Somerset Place
Location
Strand, London WC2R 1LA
Access
Open Year Round
Listing
Grade I
Organisation
Somerset Place (as Somerset House was known as in the sixteenth century) was Elizabeth’s first official London residence. Its location on the Strand was a very convenient point on the processional route between the Tower of London and the Whitehall/Westminster enclave.
Elizabeth was originally granted Durham Place in Henry VIII’s will but was persuaded by the Duke of Northumberland to exchange it for Somerset Place, which came into her possession in 1553. Edward Seymour, Duke of Somerset, had begun building Somerset Place during the Protectorate of his young nephew, Edward VI, to be a London base commensurate with his power and wealth. It was only partially constructed when Somerset fell from his mighty position and was executed. Consequently, it required substantial work, mostly on the interiors, to complete it for use by Elizabeth.
Northumberland appointed his son, Robert Dudley, to oversee the necessary works, which he did briefly before being taken to the Tower with the rest of his family after the failed attempt to put Lady Jane Grey on the throne.
It was to Somerset Place that Elizabeth came from Hatfield House, with her 2000 mounted and armed attendants dressed in Tudor green and white livery, in July 1553 after her sister Mary had successfully claimed the Crown. It also became the focus of her power base in the months leading up to Mary’s death in 1558 and, following a brief sojourn at the Tower of London, was where she initially stayed in London when she became Queen. Elizabeth held her first Privy Council meetings in London in the Great Council Chamber at Somerset Place, hosting 15 in total there before she moved into Whitehall Palace, which, as monarch, became her official London residence.
However, Elizabeth retained Somerset Place and used it primarily for hosting foreign ambassadors; and provided lodgings for some senior nobles there too. Elizabeth’s first cousin, Henry Carey, Baron Hunsdon, had a suite of privy lodgings at Somerset Place and used it as his London base before he bought his own residence at Blackfriars.
Elizabeth continued to use Somerset Place from time to time and, indeed, made 14 visits to it across her reign, often when she wanted to be seen to be closer to her people, as part of a procession or for an important public event. In 1585 she spent Lent there and heard her Lenten sermons sitting at a window in the outer court where she was seen by crowds of people.

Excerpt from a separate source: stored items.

### config.mk
export PLATFORM = sky130hd
export DESIGN_NAME = cbc_top
export DESIGN_NICKNAME = d
export VERILOG_FILES = /design/src/common/cbc_pkg.sv /design/src/rtl/cbc_flag_unit.sv /design/src/rtl/cbc_top.sv
export SDC_FILE = /design/constraint.sdc
export NUM_CORES = 1
export LEC_CHECK = 0
export ABC_AREA = 1
export BUFFER_PORTS_ARGS = -buffer_cell sky130_fd_sc_hd__buf_2
export CAP_MARGIN = 10
export CORE_ASPECT_RATIO = 1.25
export CORE_MARGIN = 3
export CORE_UTILIZATION = 55
export CTS_BUF_LIST = sky130_fd_sc_hd__clkbuf_2 sky130_fd_sc_hd__clkbuf_4 sky130_fd_sc_hd__clkbuf_8
export DETAILED_ROUTE_END_ITERATION = 10
export PLACE_DENSITY = 0.77
export SLEW_MARGIN = 20
export SYNTH_ARGS = -nofsm -noshare
export SYNTH_HDL_FRONTEND = slang
export SYNTH_SLANG_ARGS = --single-unit
### constraint.sdc
create_clock -name sys_clk_in -period 4.7 [get_ports sys_clk_in]
set_clock_uncertainty 0.1 [all_clocks]
set_input_delay 0.235 -clock sys_clk_in [delete_from_list [all_inputs] [get_ports sys_clk_in]]
set_output_delay 0.235 -clock sys_clk_in [all_outputs]
set_load 0.005 [all_outputs]
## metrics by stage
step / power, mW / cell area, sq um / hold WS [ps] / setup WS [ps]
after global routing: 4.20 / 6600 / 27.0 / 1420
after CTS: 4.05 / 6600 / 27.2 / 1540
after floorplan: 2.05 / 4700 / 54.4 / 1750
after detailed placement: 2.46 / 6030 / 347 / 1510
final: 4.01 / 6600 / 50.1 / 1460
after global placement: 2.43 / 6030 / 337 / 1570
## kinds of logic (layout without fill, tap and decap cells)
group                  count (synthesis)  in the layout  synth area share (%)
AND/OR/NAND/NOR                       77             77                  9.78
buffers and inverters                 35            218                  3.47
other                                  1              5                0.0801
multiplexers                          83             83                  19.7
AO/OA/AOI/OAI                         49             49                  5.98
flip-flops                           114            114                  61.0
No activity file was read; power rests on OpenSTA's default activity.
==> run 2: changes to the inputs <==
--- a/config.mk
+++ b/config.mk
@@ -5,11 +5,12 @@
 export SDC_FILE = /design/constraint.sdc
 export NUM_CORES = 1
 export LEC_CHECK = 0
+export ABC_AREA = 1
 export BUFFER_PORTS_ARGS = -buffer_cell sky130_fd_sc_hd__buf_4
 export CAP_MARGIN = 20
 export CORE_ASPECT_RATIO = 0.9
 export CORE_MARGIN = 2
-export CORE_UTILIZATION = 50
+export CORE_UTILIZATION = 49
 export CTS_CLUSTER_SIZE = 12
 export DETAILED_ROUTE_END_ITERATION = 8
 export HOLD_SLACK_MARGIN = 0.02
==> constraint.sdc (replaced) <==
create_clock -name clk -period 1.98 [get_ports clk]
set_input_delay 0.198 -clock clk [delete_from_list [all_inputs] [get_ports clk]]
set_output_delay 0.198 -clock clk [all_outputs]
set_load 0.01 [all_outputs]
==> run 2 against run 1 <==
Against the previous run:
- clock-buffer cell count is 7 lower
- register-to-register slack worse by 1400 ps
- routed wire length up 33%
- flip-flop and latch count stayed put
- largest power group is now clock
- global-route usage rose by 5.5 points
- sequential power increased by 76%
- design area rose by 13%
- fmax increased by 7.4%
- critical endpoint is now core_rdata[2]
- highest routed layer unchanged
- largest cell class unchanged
**src/core/tsc_defs.vh**
```
// register offsets, field positions, reset values and timing constants for the touch scan block
`ifndef TSC_DEFS_VH
`define TSC_DEFS_VH
// ----------------------------------------
// register indices
// ----------------------------------------
`define TSC_OFS_SLOT_PRELOAD 4'h0
`define TSC_OFS_SCAN_CONTROL 4'h1
`define TSC_OFS_SCAN_CONFIG 4'h2
`define TSC_OFS_REF_COUNT_LOW 4'h3
`define TSC_OFS_REF_COUNT_HIGH 4'h4
`define TSC_OFS_KEY_COUNT_LOW 4'h5
`define TSC_OFS_KEY_COUNT_HIGH 4'h6
`define TSC_OFS_REF_CAP_LOW 4'h7
`define TSC_OFS_REF_CAP_HIGH 4'h8
`define TSC_OFS_MODULE_CONTROL_0 4'h9
`define TSC_OFS_MODULE_CONTROL_1 4'hA
`define TSC_OFS_SCAN_ORDER_SELECT 4'hB
`define TSC_OFS_MEM_ADDR 4'hC
`define TSC_OFS_MEM_DATA 4'hD
// ----------------------------------------
// scan_control field positions
// ----------------------------------------
`define TSC_BIT_MEM_ACCESS 7
`define TSC_BIT_SLOT_OVF 6
`define TSC_BIT_START 5
`define TSC_BIT_KEY_OVF 4
`define TSC_BIT_REF_OVF 3
`define TSC_BIT_MODE 1
`define TSC_BIT_BUSY 0
// ----------------------------------------
// reset values and counts
// ----------------------------------------
`define TSC_RST_SCAN_CONFIG 8'h03
`define TSC_UNIT_LAST 5'h1F
`define TSC_SLOT_LAST 8'hFF
`define TSC_KEY_SLOTS 3'h4
`endif

```
**src/core/tsc_scan_ctrl.v**
```verilog
// common scan controller of the capacitive touch key unit
//
// Implementation choices: the strobed register port and the address map.
`timescale 1ns/10ps
`default_nettype none
`include "tsc_defs.vh"
module tsc_scan_ctrl #(
  parameter MEM_AW = 3  // touch memory address width, eight words, the key slots use the low four
) (
  input wire mclk_i,  // system clock, 50 MHz
  input wire nrst_i,  // asynchronous reset, active low
  input wire [3:0] addr_i,  // register index
  input wire [7:0] wdata_i,  // write data
  input wire wr_i,  // write strobe
  input wire rd_i,  // read strobe
  output reg [7:0] rdata_o,  // read data, one cycle after rd_i
  input wire slot_clk_i,  // time slot clock from pad side, asynchronous
  input wire key_clk_i,  // key oscillator clock, asynchronous
  input wire ref_clk_i,  // reference oscillator clock, asynchronous
  output reg key_osc_en_o,  // key oscillator run enable
  output reg ref_osc_en_o,  // reference oscillator run enable
  output reg [1:0] key_sel_o,  // key being scanned
  output reg [9:0] ref_cap_o,  // reference capacitor value to the pad
  output reg irq_req_o  // touch interrupt request flag, level
);
  // ----------------------------------------
  // registers and state
  // ----------------------------------------
  reg [7:0] slot_preload;  // slot counter preload
  reg mem_access_select;  // memory owner when idle
  reg slot_overflow_flag;  // slot overflow flag
  reg scan_start;  // start bit
  reg key_count_overflow_flag;  // key counter overflow
  reg ref_count_overflow_flag;  // reference counter overflow
  reg scan_mode_select;  // 0 auto, 1 manual
  reg scan_busy_flag;  // scan running
  reg [7:0] scan_config;  // configuration, stored only
  reg [5:0] module_control_0;  // module control bits
  reg [7:0] module_control_1;  // module control bits
  reg [7:0] scan_order_select;  // four 2-bit order fields
  reg [9:0] ref_cap;  // reference capacitor value
  reg [15:0] key_count;  // key counter
  reg [15:0] ref_count;  // reference counter
  reg [4:0] unit_count;  // 5-bit unit counter
  reg [7:0] slot_count;  // 8-bit slot counter
  reg [2:0] key_idx;  // keys done in auto scan
  reg counting;  // counters switched on
  reg auto_owner;  // auto scan holds memory
  reg start_q;  // previous start bit
  reg [MEM_AW-1:0] mem_addr;  // cpu memory pointer
  reg [15:0] tmem [0:(1<<MEM_AW)-1];  // touch data memory, cap then result
  // input synchronisers, two flops each
  reg [2:0] sy1, sy2, sy3;  // first, second, third stages
  // oscillator pins are free running with respect to mclk_i
  // sy1 may go metastable, so only sy2 reads it
  // sy3 is a plain delay of sy2 used for edge detection
  // edge pulses are one mclk_i cycle wide
  // total latency from pin edge to tick is two cycles
  // each oscillator level must stand at least two cycles
  // faster oscillators would lose edges here
  wire slot_tick;
  wire key_tick;
  wire ref_tick;
  assign slot_tick = sy2[0] & ~sy3[0];
  assign key_tick = sy2[1] & ~sy3[1];
  assign ref_tick = sy2[2] & ~sy3[2];
  // ----------------------------------------
  // decode helpers
  // ----------------------------------------
  // order field for slot n
  // field 0 sits in bits 1:0, field 3 in bits 7:6
  // the result is a key number, also the memory word index
  function [1:0] order_key;
    input [7:0] sel;
    input [1:0] n;
    begin
      order_key = sel[2*n +: 2];
    end
  endfunction
  wire cpu_owns;
  assign cpu_owns = ~auto_owner & ~mem_access_select;
  wire wr_ctl;
  assign wr_ctl = wr_i & (addr_i == `TSC_OFS_SCAN_CONTROL);
  wire start_rise;
  assign start_rise = scan_start & ~start_q;
  wire unit_end;
  assign unit_end = counting & slot_tick & (unit_count == `TSC_UNIT_LAST);
  wire slot_ovf;
  assign slot_ovf = unit_end & (slot_count == `TSC_SLOT_LAST);
  wire last_key;
  assign last_key = (key_idx == (`TSC_KEY_SLOTS - 3'h1));
  wire auto_mode;
  assign auto_mode = ~scan_mode_select;
  wire [MEM_AW-1:0] slot_addr;
  assign slot_addr = {{(MEM_AW-2){1'b0}}, order_key(scan_order_select, key_idx[1:0])};
  // ----------------------------------------
  // synchronisers
  // ----------------------------------------
  // all three pins share one set of stages
  // bit 0 slot clock, bit 1 key clock, bit 2 reference clock
  // reset clears every stage so no false edge follows reset
  // the pad side holds its clocks low while stopped
  always @(posedge mclk_i or negedge nrst_i) begin
    if (!nrst_i) begin
      sy1 <= 3'h0;
      sy2 <= 3'h0;
      sy3 <= 3'h0;
    end else begin
      sy1 <= {ref_clk_i, key_clk_i, slot_clk_i};
      sy2 <= sy1;
      sy3 <= sy2;
    end
  end
  // ----------------------------------------
  // control register and scan sequencing
  // ----------------------------------------
  // one process owns every bit that both software and
  // hardware write, so later assignments decide priority
  // order inside the else branch:
  //   software writes first
  //   then start handling and counting
  //   hardware flag sets last, so a set wins over a clear
  // start low keeps the 16-bit and unit counters at zero
  // start rise is seen one cycle after the write lands
  // the slot counter keeps its value while start is low
  // busy may also be cleared by a software write of 0
  // a cleared busy does not stop a running scan
  // auto scans four slots, one per order field
  // manual stops at the first slot counter overflow
  always @(posedge mclk_i or negedge nrst_i) begin
    if (!nrst_i) begin
      slot_preload <= 8'h00;
      mem_access_select <= 1'b0;
      slot_overflow_flag <= 1'b0;
      scan_start <= 1'b0;
      key_count_overflow_flag <= 1'b0;
      ref_count_overflow_flag <= 1'b0;
      scan_mode_select <= 1'b0;
      scan_busy_flag <= 1'b0;
      irq_req_o <= 1'b0;
      start_q <= 1'b0;
      counting <= 1'b0;
      auto_owner <= 1'b0;
      key_idx <= 3'h0;
      key_count <= 16'h0000;
      ref_count <= 16'h0000;
      unit_count <= 5'h00;
      slot_count <= 8'h00;
      ref_cap <= 10'h000;
      key_osc_en_o <= 1'b0;
      ref_osc_en_o <= 1'b0;
      key_sel_o <= 2'h0;
    end else begin
      // previous start bit for edge detection
      start_q <= scan_start;
      // software writes to registers
      if (wr_i && addr_i == `TSC_OFS_SLOT_PRELOAD) begin
        slot_preload <= wdata_i;
      end
      if (wr_i && addr_i == `TSC_OFS_REF_CAP_LOW) begin
        ref_cap[7:0] <= wdata_i;
      end
      if (wr_i && addr_i == `TSC_OFS_REF_CAP_HIGH) begin
        ref_cap[9:8] <= wdata_i[1:0];
      end
      if (wr_ctl) begin
        mem_access_select <= wdata_i[`TSC_BIT_MEM_ACCESS];
        slot_overflow_flag <= wdata_i[`TSC_BIT_SLOT_OVF];
        scan_start <= wdata_i[`TSC_BIT_START];
        scan_mode_select <= wdata_i[`TSC_BIT_MODE];
        // software may only clear the key and reference overflow flags
        if (!wdata_i[`TSC_BIT_KEY_OVF]) begin
          key_count_overflow_flag <= 1'b0;
        end
        if (!wdata_i[`TSC_BIT_REF_OVF]) begin
          ref_count_overflow_flag <= 1'b0;
        end
        if (!wdata_i[`TSC_BIT_BUSY]) begin
          scan_busy_flag <= 1'b0;
        end
      end
      if (!scan_start) begin
        // start low: clear counters but not slot counter
        key_count <= 16'h0000;
        ref_count <= 16'h0000;
        unit_count <= 5'h00;
      end else if (start_rise) begin
        // scan begins: switch everything on
        counting <= 1'b1;
        key_osc_en_o <= 1'b1;
        ref_osc_en_o <= 1'b1;
        scan_busy_flag <= 1'b1;
        auto_owner <= auto_mode;
        key_idx <= 3'h0;
        slot_count <= slot_preload;
        if (auto_mode) begin
          ref_cap <= tmem[order_key(scan_order_select, 2'h0)][9:0];
          key_sel_o <= order_key(scan_order_select, 2'h0);
        end
      end else if (counting) begin
        // counters run on synchronised oscillator edges
        // a 16-bit wrap raises its overflow flag
        // the counter itself just rolls over to zero
        // unit counter wraps by itself after 31
        if (key_tick) begin
          key_count <= key_count + 16'h0001;
          if (key_count == 16'hFFFF) begin
            key_count_overflow_flag <= 1'b1;
          end
        end
        if (ref_tick) begin
          ref_count <= ref_count + 16'h0001;
          if (ref_count == 16'hFFFF) begin
            ref_count_overflow_flag <= 1'b1;
          end
        end
        if (slot_tick) begin
          unit_count <= unit_count + 5'h01;
        end
        if (unit_end && !slot_ovf) begin
          slot_count <= slot_count + 8'h01;
        end
        if (slot_ovf) begin
          if (auto_mode && !last_key) begin
            // slot finished, more keys left: result out, next cap in
            // the memory write of the result uses the old count
            // slot flag stays clear on this overflow
            key_count <= 16'h0000;
            ref_count <= 16'h0000;
            unit_count <= 5'h00;
            slot_count <= slot_preload;
            key_idx <= key_idx + 3'h1;
            key_sel_o <= order_key(scan_order_select, key_idx[1:0] + 2'h1);
            ref_cap <= tmem[order_key(scan_order_select, key_idx[1:0] + 2'h1)][9:0];
          end else begin
            // final overflow in either mode: stop and flag
            // counters keep their last value for software
            // memory returns to the access bit after this
            slot_overflow_flag <= 1'b1;
            irq_req_o <= 1'b1;
            counting <= 1'b0;
            key_osc_en_o <= 1'b0;
            ref_osc_en_o <= 1'b0;
            scan_busy_flag <= 1'b0;
            auto_owner <= 1'b0;
          end
        end
      end
      // irq clear via its own write; hardware set wins
      if (wr_i && addr_i == `TSC_OFS_MEM_ADDR && wdata_i[7] && !slot_ovf) begin
        irq_req_o <= 1'b0;
      end
    end
  end
  // ----------------------------------------
  // configuration registers
  // ----------------------------------------
  // scan_config and the module control bits are stored only and steer nothing here
  // unused module_control_1 bit 6 is kept at 0
  // the memory pointer takes only the low MEM_AW bits of the write
  always @(posedge mclk_i or negedge nrst_i) begin
    if (!nrst_i) begin
      scan_config <= `TSC_RST_SCAN_CONFIG;
      module_control_0 <= 6'h00;
      module_control_1 <= 8'h00;
      scan_order_select <= 8'h00;
      mem_addr <= {MEM_AW{1'b0}};
    end else if (wr_i) begin
      case (addr_i)
        `TSC_OFS_SCAN_CONFIG: scan_config <= wdata_i;
        `TSC_OFS_MODULE_CONTROL_0: module_control_0 <= wdata_i[5:0];
        `TSC_OFS_MODULE_CONTROL_1: module_control_1 <= {wdata_i[7], 1'b0, wdata_i[5:0]};
        `TSC_OFS_SCAN_ORDER_SELECT: scan_order_select <= wdata_i;
        `TSC_OFS_MEM_ADDR: mem_addr <= wdata_i[MEM_AW-1:0];
        default: mem_addr <= mem_addr;
      endcase
    end
  end
  // ----------------------------------------
  // touch data memory: cpu or scan port
  // ----------------------------------------
  // one write port; the scan side always wins
  // cpu writes are dropped while the scan owns memory
  // each word holds a cap value, later the key result
  // no reset: contents are whatever software loaded
  always @(posedge mclk_i) begin
    if (auto_owner && slot_ovf) begin
      // store this key's result at its slot
      tmem[slot_addr] <= key_count;
    end else if (wr_i && addr_i == `TSC_OFS_MEM_DATA && cpu_owns) begin
      tmem[mem_addr] <= {8'h00, wdata_i};
    end
  end
  // ----------------------------------------
  // read data and outputs
  // ----------------------------------------
  // read data stands for exactly one cycle after rd_i
  // and is zero in every other cycle
  // unmapped indices read zero
  // memory reads return zero while the scan owns it
  // the pointer register also shows the request flag
  // ref_cap_o trails the cap register by one cycle
  always @(posedge mclk_i or negedge nrst_i) begin
    if (!nrst_i) begin
      rdata_o <= 8'h00;
      ref_cap_o <= 10'h000;
    end else begin
      ref_cap_o <= ref_cap;
      if (rd_i) begin
        case (addr_i)
          `TSC_OFS_SLOT_PRELOAD: rdata_o <= slot_preload;
          `TSC_OFS_SCAN_CONTROL: rdata_o <= {mem_access_select, slot_overflow_flag,
            scan_start, key_count_overflow_flag, ref_count_overflow_flag, 1'b0,
            scan_mode_select, scan_busy_flag};
          `TSC_OFS_SCAN_CONFIG: rdata_o <= scan_config;
          `TSC_OFS_REF_COUNT_LOW: rdata_o <= ref_count[7:0];
          `TSC_OFS_REF_COUNT_HIGH: rdata_o <= ref_count[15:8];
          `TSC_OFS_KEY_COUNT_LOW: rdata_o <= key_count[7:0];
          `TSC_OFS_KEY_COUNT_HIGH: rdata_o <= key_count[15:8];
          `TSC_OFS_REF_CAP_LOW: rdata_o <= ref_cap[7:0];
          `TSC_OFS_REF_CAP_HIGH: rdata_o <= {6'h00, ref_cap[9:8]};
          `TSC_OFS_MODULE_CONTROL_0: rdata_o <= {2'h0, module_control_0};
          `TSC_OFS_MODULE_CONTROL_1: rdata_o <= module_control_1;
          `TSC_OFS_SCAN_ORDER_SELECT: rdata_o <= scan_order_select;
          `TSC_OFS_MEM_ADDR: rdata_o <= {irq_req_o, {(7-MEM_AW){1'b0}}, mem_addr};
          `TSC_OFS_MEM_DATA: rdata_o <= cpu_owns ? tmem[mem_addr][7:0] : 8'h00;
          default: rdata_o <= 8'h00;
        endcase
      end else begin
        rdata_o <= 8'h00;
      end
    end
  end
endmodule
`default_nettype wire

```
===== config.mk =====
export PLATFORM = sky130hd
export DESIGN_NAME = hba_capability_upper_fields
export DESIGN_NICKNAME = d
export VERILOG_FILES = /design/src/common/hba_cap_pkg.sv /design/src/logic/cap_field_build.sv /design/src/logic/hba_capability_upper_fields.sv
export SDC_FILE = /design/constraint.sdc
export NUM_CORES = 1
export LEC_CHECK = 0
export BUFFER_PORTS_ARGS = -buffer_cell sky130_fd_sc_hd__buf_4
export CAP_MARGIN = 20
export CORE_MARGIN = 2
export CORE_UTILIZATION = 26
export DETAILED_ROUTE_END_ITERATION = 12
export GPL_ROUTABILITY_DRIVEN = 0
export PLACE_DENSITY = 0.84
export SLEW_MARGIN = 5
export SYNTH_ARGS = -nofsm -noshare
export SYNTH_HDL_FRONTEND = slang
export SYNTH_SLANG_ARGS = --single-unit

===== constraint.sdc =====
create_clock -name mclk -period 2.9 [get_ports mclk]
set_clock_uncertainty 0.05 [all_clocks]
set_input_delay 0.29 -clock mclk [delete_from_list [all_inputs] [get_ports mclk]]
set_output_delay 0.29 -clock mclk [all_outputs]
set_load 0.1 [all_outputs]

===== src/common/hba_cap_pkg.sv =====
// Constants for the upper capability fields of the adapter capability word.
// Assumes byte addressing inside the native register block.
package hba_cap_pkg;

  // Register map
  localparam logic [11:0] CAP_OFFSET = 12'h000;
  localparam int ADDR_W = 12;
  localparam int DATA_W = 32;

  // Field positions inside the capability word
  localparam int SPEED_MSB = 23;
  localparam int SPEED_LSB = 20;
  localparam int RSVD_BIT = 19;
  localparam int NATIVE_BIT = 18;
  localparam int MULT_BIT = 17;
  localparam int FRAME_BIT = 16;
  localparam int PIO_BIT = 15;
  localparam int SLEEP_BIT = 14;
  localparam int UPPER_LSB = 14;
  localparam int UPPER_W = 10;

  // Speed codes, shared with the per-port speed limit field
  typedef enum logic [3:0] {
    SPEED_NONE = 4'h0,
    SPEED_GEN1 = 4'h1,
    SPEED_GEN2 = 4'h2,
    SPEED_GEN3 = 4'h3
  } speed_t;

  // Fixed field values
  localparam logic RSVD_VALUE = 1'h0;
  localparam logic PIO_MULTI_VALUE = 1'h1;
  localparam logic [31:0] READ_RESET = 32'h0000_0000;

endpackage
[src/readout_defs.svh]
`ifndef READOUT_DEFS_SVH
`define READOUT_DEFS_SVH

// Bank geometry
`define RES_REG_COUNT     4
`define RES_WIDTH         12
`define RES_PTR_WIDTH     2
`define RES_CNT_WIDTH     3
// Pointer value that addresses register 1
`define RES_PTR_FIRST     2'h0
// Bus value while not driving
`define RES_BUS_IDLE      12'h000
// Buffer depth in front of the bank
`define RES_FIFO_DEPTH    8
// Synchroniser length for host pins
`define PIN_SYNC_STAGES   3

`endif

[src/result_fifo.sv]
// The result buffer module sits beside the readout logic in one design file

[src/readout_pkg.sv]
package readout_pkg;

   // One conversion result as it lands from the converter core
   typedef struct packed {
      logic [11:0] code;  // Two's complement for bipolar ranges
      logic        first; // First conversion of the sequence
   } conv_result_t;

   // Host strobes after the synchroniser
   typedef struct packed {
      logic sel_n;
      logic rd_n;
   } host_strobe_t;

   // Whether the sequence is still running
   typedef enum logic [0:0] {
      PH_CONVERTING = 1'b1,
      PH_DONE       = 1'b0
   } seq_phase_t;

endpackage
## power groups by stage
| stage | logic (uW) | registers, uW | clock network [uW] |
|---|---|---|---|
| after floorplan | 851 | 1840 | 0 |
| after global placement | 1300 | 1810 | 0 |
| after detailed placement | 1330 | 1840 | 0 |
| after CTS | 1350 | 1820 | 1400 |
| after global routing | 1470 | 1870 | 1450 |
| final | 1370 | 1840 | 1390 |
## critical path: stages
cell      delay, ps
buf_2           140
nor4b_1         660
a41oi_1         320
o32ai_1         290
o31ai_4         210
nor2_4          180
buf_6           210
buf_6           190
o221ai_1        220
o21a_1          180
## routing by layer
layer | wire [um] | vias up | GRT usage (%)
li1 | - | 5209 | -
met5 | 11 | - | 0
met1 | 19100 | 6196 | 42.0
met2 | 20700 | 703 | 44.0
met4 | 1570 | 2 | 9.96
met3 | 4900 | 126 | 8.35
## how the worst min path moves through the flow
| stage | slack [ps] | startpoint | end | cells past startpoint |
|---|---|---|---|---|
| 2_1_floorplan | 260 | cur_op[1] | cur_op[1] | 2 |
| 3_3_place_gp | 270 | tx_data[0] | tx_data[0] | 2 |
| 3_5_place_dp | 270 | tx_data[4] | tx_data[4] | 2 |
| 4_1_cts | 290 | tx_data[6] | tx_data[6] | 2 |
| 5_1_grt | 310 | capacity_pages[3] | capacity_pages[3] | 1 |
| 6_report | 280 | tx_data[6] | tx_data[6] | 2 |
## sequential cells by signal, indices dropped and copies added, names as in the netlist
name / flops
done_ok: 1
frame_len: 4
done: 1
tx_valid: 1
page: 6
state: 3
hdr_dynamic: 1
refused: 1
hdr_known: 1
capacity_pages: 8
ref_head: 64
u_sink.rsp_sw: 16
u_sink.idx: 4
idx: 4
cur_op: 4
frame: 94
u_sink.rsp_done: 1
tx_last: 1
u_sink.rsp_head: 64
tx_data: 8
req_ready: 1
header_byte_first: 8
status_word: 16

After Elizabeth’s death, James VI and I granted it to his wife, Anne of Denmark, and it remained the official London residence of queen consorts throughout the seventeenth century. In the eighteenth century, the Government demolished what had become the old-fashioned and dilapidated Tudor palace, replacing it with the impressive Neo-Classical building which remains at the heart of Somerset House today. Now it is operated by Somerset House Trust as a public working arts centre.